Glencore set for bumper year


Glencore, which is in the middle of a fight to buy Canadian mining rival Teck Resources, said it’s on course for yet another bumper year of trading commodities.

Glencore is one of the world’s biggest mining companies, but it also operates a sprawling trading business.

The industry experienced a blowout year in 2022, as the disruptions caused by Russia’s invasion of Ukraine sent prices and volatility soaring.

While some rivals have warned the extreme records of last year are unlikely to be repeated, Glencore’s guidance on Friday shows how conditions continue to favour the traders.

Based on the first-quarter performance, trading profits this year will again beat its guidance range of $2.2 billion to $3.2 billion, Glencore said Friday.

The company has exceeded its range for the last three straight years.

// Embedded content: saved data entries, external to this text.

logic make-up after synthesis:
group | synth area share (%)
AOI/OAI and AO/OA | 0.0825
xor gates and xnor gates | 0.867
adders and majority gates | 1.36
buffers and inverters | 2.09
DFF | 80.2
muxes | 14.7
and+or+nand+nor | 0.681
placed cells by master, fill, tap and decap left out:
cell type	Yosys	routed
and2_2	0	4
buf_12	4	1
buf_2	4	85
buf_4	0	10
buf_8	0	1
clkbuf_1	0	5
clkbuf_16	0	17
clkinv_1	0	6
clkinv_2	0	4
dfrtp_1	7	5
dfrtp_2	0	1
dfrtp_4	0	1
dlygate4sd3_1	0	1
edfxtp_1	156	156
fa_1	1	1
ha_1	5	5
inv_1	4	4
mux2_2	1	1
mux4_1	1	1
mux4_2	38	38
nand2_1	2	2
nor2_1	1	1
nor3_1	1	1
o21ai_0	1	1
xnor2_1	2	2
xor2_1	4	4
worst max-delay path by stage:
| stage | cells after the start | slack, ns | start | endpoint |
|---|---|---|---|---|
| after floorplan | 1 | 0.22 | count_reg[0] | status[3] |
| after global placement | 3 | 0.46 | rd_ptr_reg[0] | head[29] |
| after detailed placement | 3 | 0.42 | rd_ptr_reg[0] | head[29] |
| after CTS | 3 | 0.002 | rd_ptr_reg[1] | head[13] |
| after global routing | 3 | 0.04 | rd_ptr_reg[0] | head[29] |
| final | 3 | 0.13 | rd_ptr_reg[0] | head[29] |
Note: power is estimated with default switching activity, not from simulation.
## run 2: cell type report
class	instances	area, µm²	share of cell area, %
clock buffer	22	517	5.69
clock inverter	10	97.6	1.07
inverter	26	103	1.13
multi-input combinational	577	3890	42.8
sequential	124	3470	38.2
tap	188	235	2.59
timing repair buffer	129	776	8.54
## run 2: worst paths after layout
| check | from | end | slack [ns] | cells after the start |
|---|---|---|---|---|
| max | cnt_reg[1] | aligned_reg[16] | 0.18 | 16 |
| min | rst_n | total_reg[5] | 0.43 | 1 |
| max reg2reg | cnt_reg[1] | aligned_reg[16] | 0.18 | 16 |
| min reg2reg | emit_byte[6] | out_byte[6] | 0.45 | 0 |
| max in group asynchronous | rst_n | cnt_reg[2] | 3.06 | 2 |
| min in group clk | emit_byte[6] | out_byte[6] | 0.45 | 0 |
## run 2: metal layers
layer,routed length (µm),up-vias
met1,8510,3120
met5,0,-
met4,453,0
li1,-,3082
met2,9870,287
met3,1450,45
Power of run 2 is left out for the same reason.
<file path="src/sv/gaps_pkg.sv">
// Shared constants, field layout and controller/datapath interface types for parent selection.
package gaps_pkg;

    // Fixed field widths
    localparam int CNT_W      = 7;
    localparam int IDX_W      = 6;
    localparam int FIT_W      = 32;
    localparam int FRAC_W     = 16;
    localparam int CFG_IDX_W  = 2;
    localparam int CFG_DATA_W = 7;

    // Stream payload layout
    localparam int IN_TDATA_W  = 64;
    localparam int OUT_TDATA_W = 8;
    localparam int ENTRY_LSB   = 0;
    localparam int FIT_LSB     = ENTRY_LSB + IDX_W;
    localparam int FRAC_LSB    = FIT_LSB + FIT_W;
    localparam int RAND_LSB    = FRAC_LSB + FRAC_W;

    // Stop-point multiply, one digit of the fraction per cycle
    localparam int DIGIT_W    = 4;
    localparam int MUL_DIGITS = FRAC_W / DIGIT_W;
    localparam int MUL_CNT_W  = $clog2(MUL_DIGITS);

    localparam logic FUNC_WRITE      = 1'b0;
    localparam logic FUNC_DRAW       = 1'b1;
    localparam logic MODE_ROULETTE   = 1'b0;
    localparam logic MODE_TOURNAMENT = 1'b1;

    localparam logic [CFG_IDX_W-1:0] CFG_MODE      = 2'd0;
    localparam logic [CFG_IDX_W-1:0] CFG_POP_SIZE  = 2'd1;
    localparam logic [CFG_IDX_W-1:0] CFG_TOUR_SIZE = 2'd2;

    localparam logic [CNT_W-1:0] POP_SIZE_RESET  = 7'd64;
    localparam logic [CNT_W-1:0] TOUR_SIZE_RESET = 7'd2;
    localparam logic [CNT_W-1:0] POP_MIN         = 7'd2;
    localparam logic [CNT_W-1:0] PARENT_SPAN     = 7'd64;

    typedef struct packed {
        logic load_in;
        logic write_entry;
        logic rd_last;
        logic rd_zero;
        logic rd_cand;
        logic issue;
        logic cap_last;
        logic clr_total;
        logic walk_clr;
        logic acc_sum;
        logic total_done;
        logic mul_step;
        logic acc_walk;
        logic tour_init;
        logic tour_cmp;
        logic push;
    } t_gaps_cmd;

    typedef struct packed {
        logic func;
        logic mode;
        logic stale;
        logic tour_first;
        logic tour_done;
        logic issue_last;
        logic mul_last;
        logic out_busy;
    } t_gaps_status;

endpackage

</file>
<file path="src/sv/gaps_ram.sv">
// Generic single-write, single-read RAM with registered read data.
module gaps_ram #(
    parameter int WIDTH = 32,
    parameter int DEPTH = 64,
    localparam int AW = (DEPTH > 1) ? $clog2(DEPTH) : 1
) (
    input  logic             i_clk,
    input  logic             i_we,
    input  logic [AW-1:0]    i_waddr,
    input  logic [WIDTH-1:0] i_wdata,
    input  logic [AW-1:0]    i_raddr,
    output logic [WIDTH-1:0] o_rdata
);

    logic [WIDTH-1:0] r_mem [DEPTH];
    logic [WIDTH-1:0] r_rdata;

    always_ff @(posedge i_clk) begin
        if (i_we) begin
            r_mem[i_waddr] <= i_wdata;
        end
        r_rdata <= r_mem[i_raddr];
    end

    assign o_rdata = r_rdata;

endmodule

</file>
<file path="src/sv/gaps_ctrl.sv">
// Sequencing state machine for writes, roulette draws and tournament draws.
module gaps_ctrl import gaps_pkg::*; (
    input  logic         i_clk,
    input  logic         i_rst_n,
    input  logic         i_in_valid,
    input  t_gaps_status i_status,
    output logic         o_in_ready,
    output t_gaps_cmd    o_cmd
);

    localparam logic [3:0] ST_IDLE     = 4'd0;
    localparam logic [3:0] ST_DECODE   = 4'd1;
    localparam logic [3:0] ST_LAST     = 4'd2;
    localparam logic [3:0] ST_SUM      = 4'd3;
    localparam logic [3:0] ST_SUM_END  = 4'd4;
    localparam logic [3:0] ST_MUL      = 4'd5;
    localparam logic [3:0] ST_WALK     = 4'd6;
    localparam logic [3:0] ST_WALK_END = 4'd7;
    localparam logic [3:0] ST_T_INIT   = 4'd8;
    localparam logic [3:0] ST_T_CMP    = 4'd9;
    localparam logic [3:0] ST_RESULT   = 4'd10;

    logic [3:0] r_state;
    logic [3:0] n_state;

    always_ff @(posedge i_clk) begin
        if (!i_rst_n) begin
            r_state <= ST_IDLE;
        end else begin
            r_state <= n_state;
        end
    end

    always_comb begin
        n_state    = r_state;
        o_cmd      = '0;
        o_in_ready = 1'b0;
        unique case (r_state)
            ST_IDLE: begin
                o_in_ready = 1'b1;
                if (i_in_valid) begin
                    o_cmd.load_in = 1'b1;
                    n_state       = ST_DECODE;
                end
            end
            ST_DECODE: begin
                if (i_status.func == FUNC_WRITE) begin
                    o_cmd.write_entry = 1'b1;
                    n_state           = ST_IDLE;
                end else if (i_status.mode == MODE_ROULETTE) begin
                    o_cmd.rd_last = 1'b1;
                    n_state       = ST_LAST;
                end else if (i_status.tour_first) begin
                    o_cmd.rd_zero = 1'b1;
                    n_state       = ST_T_INIT;
                end else begin
                    o_cmd.rd_cand = 1'b1;
                    n_state       = ST_T_CMP;
                end
            end
            ST_LAST: begin
                o_cmd.cap_last  = 1'b1;
                o_cmd.walk_clr  = 1'b1;
                o_cmd.clr_total = i_status.stale;
                n_state         = i_status.stale ? ST_SUM : ST_MUL;
            end
            ST_SUM: begin
                o_cmd.issue   = 1'b1;
                o_cmd.acc_sum = 1'b1;
                if (i_status.issue_last) begin
                    n_state = ST_SUM_END;
                end
            end
            ST_SUM_END: begin
                o_cmd.acc_sum    = 1'b1;
                o_cmd.total_done = 1'b1;
                o_cmd.walk_clr   = 1'b1;
                n_state          = ST_MUL;
            end
            ST_MUL: begin
                o_cmd.mul_step = 1'b1;
                if (i_status.mul_last) begin
                    n_state = ST_WALK;
                end
            end
            ST_WALK: begin
                o_cmd.issue    = 1'b1;
                o_cmd.acc_walk = 1'b1;
                if (i_status.issue_last) begin
                    n_state = ST_WALK_END;
                end
            end
            ST_WALK_END: begin
                o_cmd.acc_walk = 1'b1;
                n_state        = ST_RESULT;
            end
            ST_T_INIT: begin
                o_cmd.tour_init = 1'b1;
                o_cmd.rd_cand   = 1'b1;
                n_state         = ST_T_CMP;
            end
            ST_T_CMP: begin
                o_cmd.tour_cmp = 1'b1;
                n_state        = i_status.tour_done ? ST_RESULT : ST_IDLE;
            end
            ST_RESULT: begin
                // hold until the output register can take the result
                if (!i_status.out_busy) begin
                    o_cmd.push = 1'b1;
                    n_state    = ST_IDLE;
                end
            end
            default: begin
                n_state = ST_IDLE;
            end
        endcase
    end

    a_result_is_draw: assert property (@(posedge i_clk) disable iff (!i_rst_n)
        (r_state == ST_RESULT) |-> (i_status.func == FUNC_DRAW))
        else $error("result stage reached for a write request");

    a_walk_total_fresh: assert property (@(posedge i_clk) disable iff (!i_rst_n)
        (r_state == ST_WALK) |-> !i_status.stale)
        else $error("roulette walk started on a stale total");

    a_sum_clears_stale: assert property (@(posedge i_clk) disable iff (!i_rst_n)
        (r_state == ST_SUM_END) |=> !i_status.stale)
        else $error("total rebuild did not clear the stale flag");

endmodule

</file>
<file path="src/sv/gaps_dp.sv">
// Datapath: fitness table, roulette total and walk, tournament tracking, pair logic, output register.
module gaps_dp import gaps_pkg::*; #(
    parameter int POP_DEPTH    = 64,
    parameter int FITNESS_BITS = 32
) (
    input  logic                   i_clk,
    input  logic                   i_rst_n,
    input  logic                   i_cfg_we,
    input  logic [CFG_IDX_W-1:0]   i_cfg_index,
    input  logic [CFG_DATA_W-1:0]  i_cfg_data,
    input  logic [IN_TDATA_W-1:0]  i_in_data,
    input  logic                   i_in_user,
    input  t_gaps_cmd              i_cmd,
    output t_gaps_status           o_status,
    input  logic                   i_out_ready,
    output logic                   o_out_valid,
    output logic [OUT_TDATA_W-1:0] o_out_data,
    output logic                   o_out_user
);

    localparam int IW = $clog2(POP_DEPTH);
    localparam int DW = FITNESS_BITS + 1;
    localparam int TW = FITNESS_BITS + 8;
    localparam int SW = TW + 1;
    localparam int PW = TW + FRAC_W + 1;

    // Configuration
    logic                 r_mode;
    logic [CNT_W-1:0]     r_pop;
    logic [CNT_W-1:0]     r_tour;

    // Captured request
    logic                 r_func;
    logic [IDX_W-1:0]     r_entry;
    logic [FIT_W-1:0]     r_fit;
    logic [FRAC_W-1:0]    r_frac;
    logic [IDX_W-1:0]     r_rand;

    // Table walk
    logic [CNT_W-1:0]        r_idx;
    logic                    r_rv;
    logic [CNT_W-1:0]        r_rv_idx;
    logic signed [FITNESS_BITS-1:0] r_last;
    logic signed [TW-1:0]    r_total;
    logic                    r_stale;
    logic signed [TW-1:0]    r_cum;
    logic                    r_found;
    logic [CNT_W-1:0]        r_found_idx;
    logic [MUL_CNT_W-1:0]    r_mul_cnt;
    logic signed [PW-1:0]    r_prod;

    // Tournament
    logic [CNT_W-1:0]        r_tcount;
    logic [CNT_W-1:0]        r_best_idx;
    logic signed [FITNESS_BITS-1:0] r_best_fit;

    // Pairing and output
    logic                    r_phase;
    logic [IDX_W-1:0]        r_first;
    logic                    r_out_valid;
    logic [IDX_W-1:0]        r_out_idx;
    logic                    r_out_second;

    logic [CNT_W-1:0]        w_n;
    logic [CNT_W-1:0]        w_n_m1;
    logic [CNT_W-1:0]        w_cand;
    logic [CNT_W-1:0]        w_need;
    logic [CNT_W-1:0]        w_tcount_inc;
    logic [IW-1:0]           w_raddr;
    logic                    w_we;
    logic [63:0]             w_fit_wide;
    logic signed [FITNESS_BITS-1:0] w_rdata;
    logic signed [DW-1:0]    w_term;
    logic signed [TW-1:0]    w_sum_next;
    logic signed [TW-1:0]    w_cum_next;
    logic signed [SW-1:0]    w_stop;
    logic                    w_hit;
    logic [FRAC_W-1:0]       w_frac_sh;
    logic [DIGIT_W-1:0]      w_digit;
    logic signed [TW+DIGIT_W:0] w_pp;
    logic [CNT_W-1:0]        w_pick;
    logic [CNT_W-1:0]        w_pick2;

    always_ff @(posedge i_clk) begin
        if (!i_rst_n) begin
            r_mode <= MODE_ROULETTE;
            r_pop  <= POP_SIZE_RESET;
            r_tour <= TOUR_SIZE_RESET;
        end else if (i_cfg_we) begin
            unique case (i_cfg_index)
                CFG_MODE:      r_mode <= i_cfg_data[0];
                CFG_POP_SIZE:  r_pop  <= i_cfg_data;
                CFG_TOUR_SIZE: r_tour <= i_cfg_data;
                default: ;
            endcase
        end
    end

    // Entries in use, clamped to [2, POP_DEPTH]
    always_comb begin
        if (r_pop < POP_MIN) begin
            w_n = POP_MIN;
        end else if (int'(r_pop) > POP_DEPTH) begin
            w_n = CNT_W'(POP_DEPTH);
        end else begin
            w_n = r_pop;
        end
    end
    assign w_n_m1 = w_n - CNT_W'(1);

    always_ff @(posedge i_clk) begin
        if (i_cmd.load_in) begin
            r_func  <= i_in_user;
            r_entry <= i_in_data[ENTRY_LSB +: IDX_W];
            r_fit   <= i_in_data[FIT_LSB +: FIT_W];
            r_frac  <= i_in_data[FRAC_LSB +: FRAC_W];
            r_rand  <= i_in_data[RAND_LSB +: IDX_W];
        end
    end

    assign w_cand = (CNT_W'(r_rand) >= w_n) ? w_n_m1 : CNT_W'(r_rand);

    always_comb begin
        priority if (i_cmd.rd_last) begin
            w_raddr = IW'(w_n_m1);
        end else if (i_cmd.rd_zero) begin
            w_raddr = '0;
        end else if (i_cmd.rd_cand) begin
            w_raddr = IW'(w_cand);
        end else begin
            w_raddr = IW'(r_idx);
        end
    end

    assign w_we       = i_cmd.write_entry && (int'(r_entry) < POP_DEPTH);
    assign w_fit_wide = 64'(r_fit);

    gaps_ram #(
        .WIDTH (FITNESS_BITS),
        .DEPTH (POP_DEPTH)
    ) u_table (
        .i_clk   (i_clk),
        .i_we    (w_we),
        .i_waddr (IW'(r_entry)),
        .i_wdata (w_fit_wide[FITNESS_BITS-1:0]),
        .i_raddr (w_raddr),
        .o_rdata (w_rdata)
    );

    // Slot weight of the entry arriving from the table: last - f[i]
    assign w_term     = DW'(r_last) - DW'(w_rdata);
    assign w_sum_next = r_total + TW'(w_term);
    assign w_cum_next = r_cum + TW'(w_term);
    assign w_stop     = r_prod[PW-1:FRAC_W];
    assign w_hit      = SW'(w_cum_next) > w_stop;

    assign w_frac_sh = r_frac << (DIGIT_W * r_mul_cnt);
    assign w_digit   = w_frac_sh[FRAC_W-1 -: DIGIT_W];
    assign w_pp      = r_total * $signed({1'b0, w_digit});

    always_ff @(posedge i_clk) begin
        if (!i_rst_n) begin
            r_stale <= 1'b1;
            r_rv    <= 1'b0;
            r_found <= 1'b0;
        end else begin
            r_rv <= i_cmd.issue;
            if (w_we || (i_cfg_we && i_cfg_index == CFG_POP_SIZE)) begin
                r_stale <= 1'b1;
            end else if (i_cmd.total_done) begin
                r_stale <= 1'b0;
            end
            if (i_cmd.walk_clr) begin
                r_found <= 1'b0;
            end else if (i_cmd.acc_walk && r_rv && !r_found && w_hit) begin
                r_found <= 1'b1;
            end
        end
    end

    always_ff @(posedge i_clk) begin
        r_rv_idx <= r_idx;
        if (i_cmd.cap_last) begin
            r_last <= w_rdata;
        end
        if (i_cmd.walk_clr) begin
            r_idx     <= '0;
            r_cum     <= '0;
            r_mul_cnt <= '0;
            r_prod    <= '0;
        end else begin
            if (i_cmd.issue) begin
                r_idx <= r_idx + CNT_W'(1);
            end
            if (i_cmd.mul_step) begin
                // most significant digit first
                r_prod    <= (r_prod <<< DIGIT_W) + PW'(w_pp);
                r_mul_cnt <= r_mul_cnt + MUL_CNT_W'(1);
            end
            if (i_cmd.acc_walk && r_rv && !r_found) begin
                r_cum <= w_cum_next;
                if (w_hit) begin
                    r_found_idx <= r_rv_idx;
                end
            end
        end
        if (i_cmd.clr_total) begin
            r_total <= '0;
        end else if (i_cmd.acc_sum && r_rv) begin
            r_total <= w_sum_next;
        end
    end

    // Tournament: entry 0 is the incumbent, strictly lower fitness wins
    assign w_need       = (r_tour == '0) ? CNT_W'(1) : r_tour;
    assign w_tcount_inc = r_tcount + CNT_W'(1);

    always_ff @(posedge i_clk) begin
        if (!i_rst_n) begin
            r_tcount <= '0;
        end else if (i_cmd.tour_cmp) begin
            r_tcount <= (w_tcount_inc >= w_need) ? '0 : w_tcount_inc;
        end
    end

    always_ff @(posedge i_clk) begin
        if (i_cmd.tour_init) begin
            r_best_idx <= '0;
            r_best_fit <= w_rdata;
        end else if (i_cmd.tour_cmp && (w_rdata < r_best_fit)) begin
            r_best_idx <= w_cand;
            r_best_fit <= w_rdata;
        end
    end

    // Pair handling: second parent steps off the first
    assign w_pick = (r_mode == MODE_TOURNAMENT) ? r_best_idx :
                    (r_found ? r_found_idx : '0);

    always_comb begin
        w_pick2 = w_pick;
        if (w_pick == CNT_W'(r_first)) begin
            if (CNT_W'(r_first) != w_n_m1) begin
                w_pick2 = CNT_W'(r_first) + CNT_W'(1);
            end else begin
                w_pick2 = CNT_W'(r_first) - CNT_W'(1);
            end
        end
    end

    always_ff @(posedge i_clk) begin
        if (!i_rst_n) begin
            r_phase     <= 1'b0;
            r_first     <= '0;
            r_out_valid <= 1'b0;
        end else if (i_cmd.push) begin
            r_out_valid <= 1'b1;
            r_phase     <= !r_phase;
            if (!r_phase) begin
                r_first <= w_pick[IDX_W-1:0];
            end
        end else if (i_out_ready) begin
            r_out_valid <= 1'b0;
        end
    end

    always_ff @(posedge i_clk) begin
        if (i_cmd.push) begin
            r_out_idx    <= r_phase ? w_pick2[IDX_W-1:0] : w_pick[IDX_W-1:0];
            r_out_second <= r_phase;
        end
    end

    assign o_out_valid = r_out_valid;
    assign o_out_data  = OUT_TDATA_W'(r_out_idx);
    assign o_out_user  = r_out_second;

    assign o_status.func       = r_func;
    assign o_status.mode       = r_mode;
    assign o_status.stale      = r_stale;
    assign o_status.tour_first = (r_tcount == '0);
    assign o_status.tour_done  = (w_tcount_inc >= w_need);
    assign o_status.issue_last = (r_idx == w_n_m1);
    assign o_status.mul_last   = (r_mul_cnt == MUL_CNT_W'(MUL_DIGITS - 1));
    assign o_status.out_busy   = r_out_valid && !i_out_ready;

    a_push_when_free: assert property (@(posedge i_clk) disable iff (!i_rst_n)
        i_cmd.push |-> !(r_out_valid && !i_out_ready))
        else $error("result pushed over an unaccepted result");

    a_roulette_in_range: assert property (@(posedge i_clk) disable iff (!i_rst_n)
        (i_cmd.push && r_mode == MODE_ROULETTE && r_found) |-> (r_found_idx < w_n))
        else $error("roulette pick beyond entries in use");

    a_pair_distinct: assert property (@(posedge i_clk) disable iff (!i_rst_n)
        (i_cmd.push && r_phase && w_n <= PARENT_SPAN) |=> (r_out_idx != r_first))
        else $error("second parent equals first parent");

endmodule

</file>
<file path="src/sv/ga_parent_selection_core.sv">
// Parent selection core for a genetic algorithm: roulette wheel or tournament over a fitness table.
//
// Input requests arrive on s_axis; s_axis_tuser selects a table write (0) or a draw (1).
// Results leave on m_axis as a parent index with a flag in m_axis_tuser marking the second
// parent of a pair. Writes and incomplete tournament draws produce no result.
// Configuration (mode, pop_size, tournament_size) is written through i_cfg_* while idle.
// One request is processed at a time; s_axis_tready is high only between requests.
// Request kinds: table write; tournament draw; roulette draw with the total current,
// which walks the table with one table read per cycle; roulette draw after a write or
// pop_size change, where the total is rebuilt first by a second pass over the table.
// The table memory has one read port, which bounds the walk to one entry per cycle.
// The result sits in an output register; while m_axis_tready is low the core finishes
// the next request up to its result and then holds.
// Reset clears the pair phase, tournament progress and configuration (roulette, 64, 2);
// table contents are undefined until written.
module ga_parent_selection_core import gaps_pkg::*; #(
    parameter int POP_DEPTH    = 64,
    parameter int FITNESS_BITS = 32
) (
    input  logic                   i_clk,
    input  logic                   i_rst_n,
    input  logic                   i_cfg_we,
    input  logic [CFG_IDX_W-1:0]   i_cfg_index,
    input  logic [CFG_DATA_W-1:0]  i_cfg_data,
    input  logic                   s_axis_tvalid,
    output logic                   s_axis_tready,
    // entry_index[5:0], fitness_value[37:6], rand_fraction[53:38], rand_index[59:54]
    input  logic [IN_TDATA_W-1:0]  s_axis_tdata,
    // func[0]
    input  logic [0:0]             s_axis_tuser,
    output logic                   m_axis_tvalid,
    input  logic                   m_axis_tready,
    // parent_index[5:0]
    output logic [OUT_TDATA_W-1:0] m_axis_tdata,
    // second_of_pair[0]
    output logic [0:0]             m_axis_tuser
);

    t_gaps_cmd    w_cmd;
    t_gaps_status w_status;

    gaps_ctrl u_ctrl (
        .i_clk      (i_clk),
        .i_rst_n    (i_rst_n),
        .i_in_valid (s_axis_tvalid),
        .i_status   (w_status),
        .o_in_ready (s_axis_tready),
        .o_cmd      (w_cmd)
    );

    gaps_dp #(
        .POP_DEPTH    (POP_DEPTH),
        .FITNESS_BITS (FITNESS_BITS)
    ) u_dp (
        .i_clk       (i_clk),
        .i_rst_n     (i_rst_n),
        .i_cfg_we    (i_cfg_we),
        .i_cfg_index (i_cfg_index),
        .i_cfg_data  (i_cfg_data),
        .i_in_data   (s_axis_tdata),
        .i_in_user   (s_axis_tuser[0]),
        .i_cmd       (w_cmd),
        .o_status    (w_status),
        .i_out_ready (m_axis_tready),
        .o_out_valid (m_axis_tvalid),
        .o_out_data  (m_axis_tdata),
        .o_out_user  (m_axis_tuser[0])
    );

endmodule
</file>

Glencore’s trading and production update for the first quarter was originally scheduled to be released next week but was brought forward as the miner races to win support for its proposal to buy Teck.

The companies have spent the past few weeks in a bruising fight to win over Teck investors, after its board and controlling shareholder publicly rejected Glencore’s two proposals.

The Swiss commodities giant offered to buy Teck for $23 billion and then create two new companies combining their respective metals and coal businesses.

Teck is instead moving ahead with a plan to split its business, with a shareholder vote scheduled for April 26. If approved, it would likely end Glencore’s pursuit.

Glencore has faced repeated questions from investors and analysts about whether it should increase its commodity profit range, which it’s now on target to beat for the fourth straight year.

However, Chief Financial Officer Steve Kalmin has said he needs to see normalized commodity markets before making a change.

Glencore maintained all its production targets for the year. In trading, the company highlighted energy products — which include oil and coal — as having performed particularly well.